The vulnerability, tracked as CVE-2021-21972, has a CVSS score of 9.8 out of a maximum of 10, making it critical in severity.
"In our opinion, the RCE vulnerability in the vCenter Server can pose no less a threat than the infamous vulnerability in Citrix (CVE-2019-19781)," said Positive Technologies' Mikhail Klyuchnikov, who discovered and reported the flaw to VMware.
"The error allows an unauthorized user to send a specially crafted request, which will later give them the opportunity to execute arbitrary commands on the server."
With this access in place, the attacker can then successfully move through the corporate network and gain access to the data stored in the vulnerable system, such as information about virtual machines and system users, Klyuchnikov noted.
Separately, a second vulnerability (CVE-2021-21973, CVSS score 5.3) allows unauthorized users to send POST requests, permitting an adversary to mount further attacks, including the ability to scan the company's internal network and retrieve specifics about the open ports of various services.

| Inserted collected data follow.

`src/rtl/pt_xlate_pkg.sv`:
```
package pt_xlate_pkg;
  localparam int unsigned PTE_VALID = 0;
  localparam int unsigned PTE_WRITE = 1;
  localparam int unsigned PTE_USER  = 2;

  typedef enum logic [1:0] {
    CAUSE_NONE    = 2'd0,
    CAUSE_INVALID = 2'd1,
    CAUSE_WRPROT  = 2'd2
  } cause_e;

  typedef enum logic [2:0] {
    S_IDLE, S_LOOK, S_MREQ, S_MWAIT, S_DONE
  } walk_st_e;
endpackage

```
`src/rtl/pt_tlb.sv`:
```
module pt_tlb #(
  parameter int unsigned ENTRIES = 8,
  parameter int unsigned VPN_W   = 27,
  parameter int unsigned PFN_W   = 19
) (
  input  logic             clk_i,
  input  logic             rst_ni,
  input  logic             flush_i,
  input  logic [VPN_W-1:0] lk_vpn_i,
  output logic             hit_o,
  output logic [PFN_W-1:0] hit_pfn_o,
  output logic             hit_wr_o,
  input  logic             ins_i,
  input  logic [PFN_W-1:0] ins_pfn_i,
  input  logic             ins_wr_i
);
  localparam int unsigned PTR_W = (ENTRIES > 1) ? $clog2(ENTRIES) : 1;

  logic [PTR_W-1:0]   ptr_q;
  logic [ENTRIES-1:0] match;
  logic [ENTRIES-1:0] ent_wr;
  logic [PFN_W-1:0]   ent_pfn [ENTRIES];

  for (genvar g = 0; g < ENTRIES; g++) begin : g_ent
    logic             v_q;
    logic             wr_q;
    logic [VPN_W-1:0] vpn_q;
    logic [PFN_W-1:0] pfn_q;
    wire              sel = ins_i && (ptr_q == PTR_W'(g));

    always_ff @(posedge clk_i or negedge rst_ni) begin
      if (!rst_ni) begin
        v_q   <= 1'b0;
        wr_q  <= 1'b0;
        vpn_q <= '0;
        pfn_q <= '0;
      end else if (flush_i) begin
        v_q <= 1'b0;
      end else if (sel) begin
        v_q   <= 1'b1;
        wr_q  <= ins_wr_i;
        vpn_q <= lk_vpn_i;
        pfn_q <= ins_pfn_i;
      end
    end

    assign match[g]   = v_q && (vpn_q == lk_vpn_i);
    assign ent_wr[g]  = wr_q;
    assign ent_pfn[g] = pfn_q;
  end

  always_comb begin
    hit_pfn_o = '0;
    hit_wr_o  = 1'b0;
    for (int i = 0; i < ENTRIES; i++) begin
      if (match[i]) begin
        hit_pfn_o = hit_pfn_o | ent_pfn[i];
        hit_wr_o  = hit_wr_o | ent_wr[i];
      end
    end
  end
  assign hit_o = |match;

  // round-robin victim pointer
  always_ff @(posedge clk_i or negedge rst_ni) begin
    if (!rst_ni) ptr_q <= '0;
    else if (ins_i && !flush_i)
      ptr_q <= (ptr_q == PTR_W'(ENTRIES - 1)) ? '0 : ptr_q + 1'b1;
  end

  a_r8_no_duplicate: assert property (@(posedge clk_i) disable iff (!rst_ni)
    $onehot0(match));
  a_r9_flush_empties: assert property (@(posedge clk_i) disable iff (!rst_ni)
    flush_i |=> !hit_o);
endmodule

```
`src/rtl/pt_walk.sv`:
```
module pt_walk
  import pt_xlate_pkg::*;
#(
  parameter int unsigned VA_W   = 40,
  parameter int unsigned PA_W   = 32,
  parameter int unsigned OFF_W  = 13,
  parameter int unsigned PTE_W  = 32,
  parameter int unsigned LEVELS = 3,
  localparam int unsigned IDX_W = OFF_W - $clog2(PTE_W / 8),
  localparam int unsigned VPN_W = VA_W - OFF_W,
  localparam int unsigned PFN_W = PA_W - OFF_W
) (
  input  logic             clk_i,
  input  logic             rst_ni,
  input  logic             req_i,
  input  logic [VA_W-1:0]  vaddr_i,
  input  logic             write_i,
  input  logic [PFN_W-1:0] root_i,
  output logic             ack_o,
  output logic             fault_o,
  output logic [1:0]       cause_o,
  output logic [PA_W-1:0]  paddr_o,
  output logic             mem_req_o,
  output logic [PA_W-1:0]  mem_addr_o,
  input  logic             mem_valid_i,
  input  logic [PTE_W-1:0] mem_rdata_i,
  output logic [VPN_W-1:0] lk_vpn_o,
  input  logic             hit_i,
  input  logic [PFN_W-1:0] hit_pfn_i,
  input  logic             hit_wr_i,
  output logic             ins_o,
  output logic [PFN_W-1:0] ins_pfn_o,
  output logic             ins_wr_o
);
  localparam int unsigned LVL_W = (LEVELS > 1) ? $clog2(LEVELS) : 1;

  walk_st_e         st_q;
  logic [VA_W-1:0]  va_q;
  logic             wr_q;
  logic [PFN_W-1:0] base_q;
  logic [LVL_W-1:0] lvl_q;
  logic             fault_q;
  cause_e           cause_q;
  logic [PA_W-1:0]  pa_q;
  logic [IDX_W-1:0] idx;

  wire [VPN_W-1:0] vpn     = va_q[VA_W-1:OFF_W];
  wire             pte_v   = mem_rdata_i[PTE_VALID];
  wire             pte_wr  = mem_rdata_i[PTE_WRITE];
  wire [PFN_W-1:0] pte_pfn = mem_rdata_i[OFF_W +: PFN_W];
  wire             last    = (lvl_q == LVL_W'(LEVELS - 1));
  wire             deny    = wr_q && !pte_wr;
  wire             unused_pte_bits = ^mem_rdata_i[OFF_W-1:PTE_WRITE+1];

  // index slice for the current level; top level is zero-extended
  always_comb begin
    idx = '0;
    for (int l = 0; l < LEVELS; l++)
      if (lvl_q == LVL_W'(l)) idx = IDX_W'(vpn >> ((LEVELS - 1 - l) * IDX_W));
  end

  always_ff @(posedge clk_i or negedge rst_ni) begin
    if (!rst_ni) begin
      st_q    <= S_IDLE;
      va_q    <= '0;
      wr_q    <= 1'b0;
      base_q  <= '0;
      lvl_q   <= '0;
      fault_q <= 1'b0;
      cause_q <= CAUSE_NONE;
      pa_q    <= '0;
    end else begin
      unique case (st_q)
        S_IDLE: if (req_i) begin
          va_q   <= vaddr_i;
          wr_q   <= write_i;
          base_q <= root_i;
          lvl_q  <= '0;
          st_q   <= S_LOOK;
        end
        S_LOOK: if (hit_i) begin
          fault_q <= wr_q && !hit_wr_i;
          cause_q <= (wr_q && !hit_wr_i) ? CAUSE_WRPROT : CAUSE_NONE;
          pa_q    <= {hit_pfn_i, va_q[OFF_W-1:0]};
          st_q    <= S_DONE;
        end else begin
          st_q <= S_MREQ;
        end
        S_MREQ: st_q <= S_MWAIT;
        S_MWAIT: if (mem_valid_i) begin
          if (!pte_v) begin
            fault_q <= 1'b1;
            cause_q <= CAUSE_INVALID;
            st_q    <= S_DONE;
          end else if (!last) begin
            base_q <= pte_pfn;
            lvl_q  <= lvl_q + 1'b1;
            st_q   <= S_MREQ;
          end else begin
            fault_q <= deny;
            cause_q <= deny ? CAUSE_WRPROT : CAUSE_NONE;
            pa_q    <= {pte_pfn, va_q[OFF_W-1:0]};
            st_q    <= S_DONE;
          end
        end
        S_DONE: st_q <= S_IDLE;
        default: st_q <= S_IDLE;
      endcase
    end
  end

  assign ack_o      = (st_q == S_DONE);
  assign fault_o    = fault_q;
  assign cause_o    = cause_q;
  assign paddr_o    = pa_q;
  assign mem_req_o  = (st_q == S_MREQ);
  assign mem_addr_o = {base_q, idx, {(OFF_W - IDX_W){1'b0}}};
  assign lk_vpn_o   = vpn;
  assign ins_o      = (st_q == S_MWAIT) && mem_valid_i && pte_v && last && !deny;
  assign ins_pfn_o  = pte_pfn;
  assign ins_wr_o   = pte_wr;

  a_r3_single_cycle_req: assert property (@(posedge clk_i) disable iff (!rst_ni)
    mem_req_o |=> !mem_req_o);
  a_r3_one_outstanding: assert property (@(posedge clk_i) disable iff (!rst_ni)
    (st_q == S_MWAIT && !mem_valid_i) |=> !mem_req_o);
  a_r11_ack_pulse: assert property (@(posedge clk_i) disable iff (!rst_ni)
    ack_o |=> !ack_o);
  a_r4_fault_has_cause: assert property (@(posedge clk_i) disable iff (!rst_ni)
    (ack_o && fault_o) |-> (cause_o != 2'd0));
  a_r7_fill_only_on_success: assert property (@(posedge clk_i) disable iff (!rst_ni)
    ins_o |=> (ack_o && !fault_o));
  a_r6_hit_no_read: assert property (@(posedge clk_i) disable iff (!rst_ni)
    (st_q == S_LOOK && hit_i) |=> (ack_o && !mem_req_o));
endmodule

```
`src/rtl/pt_xlate.sv`:
```
module pt_xlate #(
  parameter int unsigned VA_W    = 40,
  parameter int unsigned PA_W    = 32,
  parameter int unsigned OFF_W   = 13,
  parameter int unsigned PTE_W   = 32,
  parameter int unsigned LEVELS  = 3,
  parameter int unsigned ENTRIES = 8,
  localparam int unsigned VPN_W  = VA_W - OFF_W,
  localparam int unsigned PFN_W  = PA_W - OFF_W
) (
  input  logic             clk_i,
  input  logic             rst_ni,
  input  logic             flush_i,
  input  logic [PFN_W-1:0] root_frame_i,
  input  logic             req_i,
  input  logic [VA_W-1:0]  vaddr_i,
  input  logic             write_i,
  output logic             ack_o,
  output logic             fault_o,
  output logic [1:0]       cause_o,
  output logic [PA_W-1:0]  paddr_o,
  output logic             mem_req_o,
  output logic [PA_W-1:0]  mem_addr_o,
  input  logic             mem_valid_i,
  input  logic [PTE_W-1:0] mem_rdata_i
);
  logic [VPN_W-1:0] lk_vpn;
  logic             hit, hit_wr, ins, ins_wr;
  logic [PFN_W-1:0] hit_pfn, ins_pfn;

  pt_tlb #(.ENTRIES(ENTRIES), .VPN_W(VPN_W), .PFN_W(PFN_W)) i_tlb (
    .clk_i, .rst_ni, .flush_i,
    .lk_vpn_i (lk_vpn),
    .hit_o    (hit),
    .hit_pfn_o(hit_pfn),
    .hit_wr_o (hit_wr),
    .ins_i    (ins),
    .ins_pfn_i(ins_pfn),
    .ins_wr_i (ins_wr)
  );

  pt_walk #(.VA_W(VA_W), .PA_W(PA_W), .OFF_W(OFF_W), .PTE_W(PTE_W), .LEVELS(LEVELS)) i_walk (
    .clk_i, .rst_ni, .req_i, .vaddr_i, .write_i,
    .root_i     (root_frame_i),
    .ack_o, .fault_o, .cause_o, .paddr_o,
    .mem_req_o, .mem_addr_o, .mem_valid_i, .mem_rdata_i,
    .lk_vpn_o   (lk_vpn),
    .hit_i      (hit),
    .hit_pfn_i  (hit_pfn),
    .hit_wr_i   (hit_wr),
    .ins_o      (ins),
    .ins_pfn_o  (ins_pfn),
    .ins_wr_o   (ins_wr)
  );
endmodule

```
`config.mk`:
```
export PLATFORM = sky130hd
export DESIGN_NAME = pt_xlate
export DESIGN_NICKNAME = d
export VERILOG_FILES = /design/src/rtl/pt_xlate_pkg.sv /design/src/rtl/pt_tlb.sv /design/src/rtl/pt_walk.sv /design/src/rtl/pt_xlate.sv
export SDC_FILE = /design/constraint.sdc
export NUM_CORES = 1
export LEC_CHECK = 0
export BUFFER_PORTS_ARGS = -buffer_cell sky130_fd_sc_hd__buf_2
export CAP_MARGIN = 20
export CORE_MARGIN = 1
export CORE_UTILIZATION = 55
export DETAILED_ROUTE_END_ITERATION = 12
export HOLD_SLACK_MARGIN = 0.1
export PLACE_DENSITY = 0.74
export SYNTH_ARGS = -nofsm -noshare
export SYNTH_HDL_FRONTEND = slang
export SYNTH_SLANG_ARGS = --single-unit
```
`constraint.sdc`:
```
create_clock -name clk_i -period 4 [get_ports clk_i]
set_input_delay 0.4 -clock clk_i [delete_from_list [all_inputs] [get_ports clk_i]]
set_output_delay 0.4 -clock clk_i [all_outputs]
set_load 0.05 [all_outputs]
```
==> impl_metrics.py, run 1 <==
metrics = {
    "logic_synthesis": {
        "synthFlopType": "dfrtp_1",
        "synth_common_cells": "dfrtp_1, mux2_2, xor2_1, xnor2_1, clkbuf_1",
        "yosysMostFrequentCell": "dfrtp_1",
        "syn-instance-count": 1732,
        "synth_edf_count": 0,
        "synth_cell_types": 37,
        "syn_avg_cell_area_sq_um": 12.95,
        "syn-cell-area_sq_um": 22430,
        "yosys.area.top_type": "dfrtp_1",
        "synth_seq_cells": 487,
        "yosys_warnings": 0,
        "seq_area_frac_synth_pct": 54.33,
        "async_flop_share_pct": 100.0,
        "synth_top_area_share_pct": 54.33,
        "synthTopCellsByArea": "dfrtp_1, mux2_2, xor2_1",
    },
    "pwr": {
        "p_leak_nw": 13.01,
        "ir_drop_uv": 908.1,
        "power_density_nw_per_um2": 641.3,
    },
    "layout": {
        "final_area_sq_um": 26180,
        "final-seq-area_sq_um": 12190,
        "nFillCells": 3018,
        "utilization_pct": 65.44,
        "multi_input_area_sq_um": 9543,
        "layoutNonFillerInstCount": 2482,
        "syn_to_final_growth_pct": 16.70,
        "drive_gt1_share_pct": 39.83,
        "nets": 2024,
    },
    "clocking": {
        "clk_pin_slew_ns": 0.06,
        "cts-buffers-inserted": 51,
        "postCtsHoldBufs": 62,
        "cts_resized": 0,
        "clockBufferDepth": 3,
        "cts_setup_buffers": 0,
        "insertion_delay_ns": 0.60,
        "cts_root_buf": "clkbuf_16",
        "ctsHtreeMaxLevel": 2,
        "cts_sinks": 487,
        "cts_tree": "yes",
    },
    "critical_path": {
        "cpMaxStageDelayCell": "dfrtp_1",
        "crit_path_max_incr_delay_ns": 0.71,
        "critPathKind": "flop to flop",
        "cp.arrival_ns": 3.79,
        "startpoint_type": "flop",
        "path_common_cell": "buf_4",
        "critPathTopFamily": "simple AND/OR/NAND/NOR gates",
        "required_ns": 4.53,
        "end_kind": "flop",
        "worst-path-buf-inv": 3,
        "crit_fanout": 20,
        "path_cells": "buf_4, xor2_1, nor4_1, nand4_1, nor4_2, buf_4, buf_4, a22oi_1, and3_1, a21oi_1, mux2_4",
    },
    "global_route": {
        "grt_pass1_wl_microns": 84520,
        "antenna_found_initial": 0,
        "track_usage_pct": 26.64,
        "grt_pass1_vias": 14910,
        "grt_overflow": 0,
        "grt_max_degree": 100,
    },
    "sta": {
        "slew_viol_final": 0,
        "setup_viol": 0,
        "tns_ns": 0,
        "max_slew.worst_pin.slew_ns": 0.8283,
        "relSlewSlack_pct": 44.78,
        "post-route-period-util_pct": 81.69,
        "hold_violations": 0,
        "fmax_ghz": 0.3061,
        "finalCriticalPeriod_ns": 3.267,
        "rsz0062_at_grt": "false",
        "fin_skew_ns": 0.02297,
    },
    "routing": {
        "wire_per_inst_microns": 21.77,
        "drt_iter0_drc": 1038,
        "finalWirelength_microns": 54040,
        "postRouteAntennaNets": 0,
        "routed-via-count": 14290,
        "route.detailed.drc": 0,
        "via_per_inst": 5.756,
        "drtPass1Iterations": 7,
    },
    "floorplanning": {
        "io_pins": 166,
        "die_x_microns": 204.0,
        "rows": 73,
        "die_y_microns": 204.0,
        "core_area_sq_um": 40010,
        "start_util_pct": 56.07,
        "die_area_sq_um": 41600,
    },
    "hold_path": {
        "hold_path_class": "input port to flop",
    },
    "placement": {
        "portBuffers": 152,
        "placed_area_sq_um": 23960,
        "placed_cells": 2328,
        "gp_congestion": 0.8265,
        "hpwl_microns": 34620,
    },
    "status": {
        "status": "complete, no violations",
    },
    "flow_run": {
        "cap_violations": 0,
    },
}
stage by stage:
stage / hold WS [ns] / power (mW) / setup slack, ns
after floorplan: 0.1044 / 10.46 / 1.351
final: 0.1572 / 16.79 / 0.7326
after global placement: 0.4844 / 12.13 / 0.8299
after global routing: 0.1484 / 17.57 / 0.5965
after CTS: 0.1262 / 16.89 / 0.7465
after detailed placement: 0.4887 / 12.28 / 0.7962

The information disclosure issue, according to VMware, stems from an SSRF (Server Side Request Forgery) vulnerability due to improper validation of URLs in the vCenter Server plugin.
VMware has also provided workarounds to remediate CVE-2021-21972 and CVE-2021-21973 temporarily until the updates can be deployed. Detailed steps can be found here.

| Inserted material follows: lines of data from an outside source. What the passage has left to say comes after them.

File: src/rtl/shuf_decode.sv
module shuf_decode
    import shuf_pkg::*;
#(
    parameter int RSV_W = 4
) (
    input  logic [1:0]       mode,
    input  logic [RSV_W-1:0] rsv,
    output dec_t             dec
);

    mode_e m;
    logic  rsv_ok;

    assign m      = mode_e'(mode);
    assign rsv_ok = &rsv;

    always_comb begin
        dec.illegal = 1'b0;
        dec.hi_src  = HI_SHUF;
        unique case (m)
            MODE_MERGE128: dec.hi_src = HI_PREV;
            MODE_ZERO128:  dec.hi_src = HI_ZERO;
            MODE_FULL256:  dec.hi_src = HI_SHUF;
            default:       dec.illegal = 1'b1;
        endcase
        if (mode_checks_rsv(m) && !rsv_ok) begin
            dec.illegal = 1'b1;
        end
    end

endmodule

File: src/rtl/shuf_hi_mux.sv
module shuf_hi_mux
    import shuf_pkg::*;
#(
    parameter int LANE_W = 128
) (
    input  hi_src_e           hi_src,
    input  logic [LANE_W-1:0] shuf_lane_in,
    input  logic [LANE_W-1:0] prev_lane_in,
    output logic [LANE_W-1:0] lane_out
);

    always_comb begin
        unique case (hi_src)
            HI_PREV: lane_out = prev_lane_in;
            HI_ZERO: lane_out = '0;
            default: lane_out = shuf_lane_in;
        endcase
    end

endmodule

File: src/rtl/dw_lane_shuffle.sv
module dw_lane_shuffle
    import shuf_pkg::*;
#(
    parameter int ELEM_W     = 32,
    parameter int LANE_ELEMS = 4,
    parameter int LANES      = 2,
    parameter int RSV_W      = 4,
    localparam int SEL_W     = $clog2(LANE_ELEMS),
    localparam int LANE_W    = ELEM_W * LANE_ELEMS,
    localparam int DATA_W    = LANE_W * LANES,
    localparam int ORD_W     = SEL_W * LANE_ELEMS
) (
    input  logic              clk,
    input  logic              rst,
    input  logic              in_valid,
    input  logic [DATA_W-1:0] in_src,
    input  logic [DATA_W-1:0] in_prev,
    input  logic [ORD_W-1:0]  in_order,
    input  logic [1:0]        in_mode,
    input  logic [RSV_W-1:0]  in_rsv,
    output logic              out_valid,
    output logic              out_illegal,
    output logic [DATA_W-1:0] out_result
);

    dec_t              dec;
    logic [DATA_W-1:0] shuf_all;
    logic [DATA_W-1:0] next_result;
    logic              unused_prev_lo;

    // Lane 0 of the previous value is never used
    assign unused_prev_lo = ^in_prev[LANE_W-1:0];

    shuf_decode #(.RSV_W(RSV_W)) u_dec (
        .mode (in_mode),
        .rsv  (in_rsv),
        .dec  (dec)
    );

    for (genvar l = 0; l < LANES; l++) begin : g_lane
        shuf_lane #(.ELEM_W(ELEM_W), .LANE_ELEMS(LANE_ELEMS)) u_lane (
            .src_lane (in_src[l*LANE_W +: LANE_W]),
            .order    (in_order),
            .dst_lane (shuf_all[l*LANE_W +: LANE_W])
        );
        if (l == 0) begin : g_lo
            assign next_result[LANE_W-1:0] = shuf_all[LANE_W-1:0];
        end else begin : g_hi
            shuf_hi_mux #(.LANE_W(LANE_W)) u_hi (
                .hi_src       (dec.hi_src),
                .shuf_lane_in (shuf_all[l*LANE_W +: LANE_W]),
                .prev_lane_in (in_prev[l*LANE_W +: LANE_W]),
                .lane_out     (next_result[l*LANE_W +: LANE_W])
            );
        end
    end

    always_ff @(posedge clk) begin
        if (rst) begin
            out_valid   <= 1'b0;
            out_illegal <= 1'b0;
            out_result  <= '0;
        end else begin
            out_valid   <= in_valid & ~dec.illegal;
            out_illegal <= in_valid & dec.illegal;
            if (in_valid && !dec.illegal) begin
                out_result <= next_result;
            end
        end
    end


    bad_mode_flag_chk: assert property (@(posedge clk) disable iff (rst)
        (in_valid && in_mode == 2'b11) |=> (out_illegal && !out_valid));


    hold_on_illegal_chk: assert property (@(posedge clk) disable iff (rst)
        out_illegal |-> $stable(out_result));


    idle_quiet_chk: assert property (@(posedge clk) disable iff (rst)
        !in_valid |=> (!out_valid && !out_illegal && $stable(out_result)));


    merge_upper_chk: assert property (@(posedge clk) disable iff (rst)
        (in_valid && in_mode == 2'b00)
        |=> (out_result[DATA_W-1:LANE_W] == $past(in_prev[DATA_W-1:LANE_W])));


    zero_upper_chk: assert property (@(posedge clk) disable iff (rst)
        (in_valid && in_mode == 2'b01 && (&in_rsv))
        |=> (out_result[DATA_W-1:LANE_W] == '0));

endmodule
<file path="config.mk">
export PLATFORM = sky130hd
export DESIGN_NAME = bcd_gated_counter
export DESIGN_NICKNAME = d
export VERILOG_FILES = /design/src/rtl/bcd_cnt_pkg.sv /design/src/rtl/bcd_lsb_stage.sv /design/src/rtl/bcd_upper_stage.sv /design/src/rtl/bcd_trigger.sv /design/src/rtl/bcd_gated_counter.sv
export SDC_FILE = /design/constraint.sdc
export NUM_CORES = 1
export LEC_CHECK = 0
export BUFFER_PORTS_ARGS = -buffer_cell sky130_fd_sc_hd__buf_2
export CAP_MARGIN = 25
export CELL_PAD_IN_SITES_DETAIL_PLACEMENT = 0
export CELL_PAD_IN_SITES_GLOBAL_PLACEMENT = 1
export CORE_AREA = 2 2 39 41
export CTS_BUF_LIST = sky130_fd_sc_hd__clkbuf_8
export DETAILED_ROUTE_END_ITERATION = 16
export DIE_AREA = 0 0 41 43
export PLACE_DENSITY_LB_ADDON = 0.1
export SLEW_MARGIN = 10
export SYNTH_ARGS = -nofsm -noshare
export SYNTH_HDL_FRONTEND = slang
export SYNTH_HIERARCHICAL = 1
export SYNTH_SLANG_ARGS = --single-unit
export TNS_END_PERCENT = 1
</file>
<file path="constraint.sdc">
create_clock -name clk -period 2.15 [get_ports clk]
set_input_delay 0.1075 -clock clk [delete_from_list [all_inputs] [get_ports clk]]
set_output_delay 0.1075 -clock clk [all_outputs]
set_load 0.03 [all_outputs]
</file>
==> config.mk <==
export PLATFORM = sky130hd
export DESIGN_NAME = sonet_frame_sync
export DESIGN_NICKNAME = d
export VERILOG_FILES = /design/src/rtl/sfs_pkg.sv /design/src/rtl/sfs_event.sv /design/src/rtl/sfs_fsm.sv /design/src/rtl/sonet_frame_sync.sv
export SDC_FILE = /design/constraint.sdc
export NUM_CORES = 1
export LEC_CHECK = 0
export BUFFER_PORTS_ARGS = -buffer_cell sky130_fd_sc_hd__buf_4
export CAP_MARGIN = 10
export CORE_AREA = 5 5 42 44
export DETAILED_ROUTE_END_ITERATION = 10
export DIE_AREA = 0 0 47 49
export PLACE_DENSITY = 0.41
export SYNTH_ARGS = -nofsm -noshare
export SYNTH_HDL_FRONTEND = slang
export SYNTH_HIERARCHICAL = 1
export SYNTH_SLANG_ARGS = --single-unit
==> constraint.sdc <==
create_clock -name clk -period 1.7 [get_ports clk]
set_input_delay 0.255 -clock clk [delete_from_list [all_inputs] [get_ports clk]]
set_output_delay 0.255 -clock clk [all_outputs]
set_load 0.005 [all_outputs]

It's worth noting that VMware rectified a command injection vulnerability in its vSphere Replication product (CVE-2021-21976, CVSS score 7.2) earlier this month that could grant a bad actor with administrative privileges to execute shell commands and achieve RCE.
Lastly, VMware also resolved a heap-overflow bug (CVE-2021-21974, CVSS score 8.8) in ESXi's service location protocol (SLP), potentially allowing an attacker on the same network to send malicious SLP requests to an ESXi device and take control of it.
OpenSLP provides a framework to allow networking applications to discover the existence, location, and configuration of networked services in enterprise networks.
The latest fix for ESXi OpenSLP comes on the heels of a similar patch (CVE-2020-3992) last November that could be leveraged to trigger a use-after-free in the OpenSLP service, leading to remote code execution.
Not long after, reports of active exploitation attempts emerged in the wild, with ransomware gangs abusing the vulnerability to take over unpatched virtual machines deployed in enterprise environments and encrypt their virtual hard drives.
It's highly recommended that users install the updates to eliminate the risk associated with the flaws, in addition to "removing vCenter Server interfaces from the perimeter of organizations, if they are there, and allocate them to a separate VLAN with a limited access list in the internal network."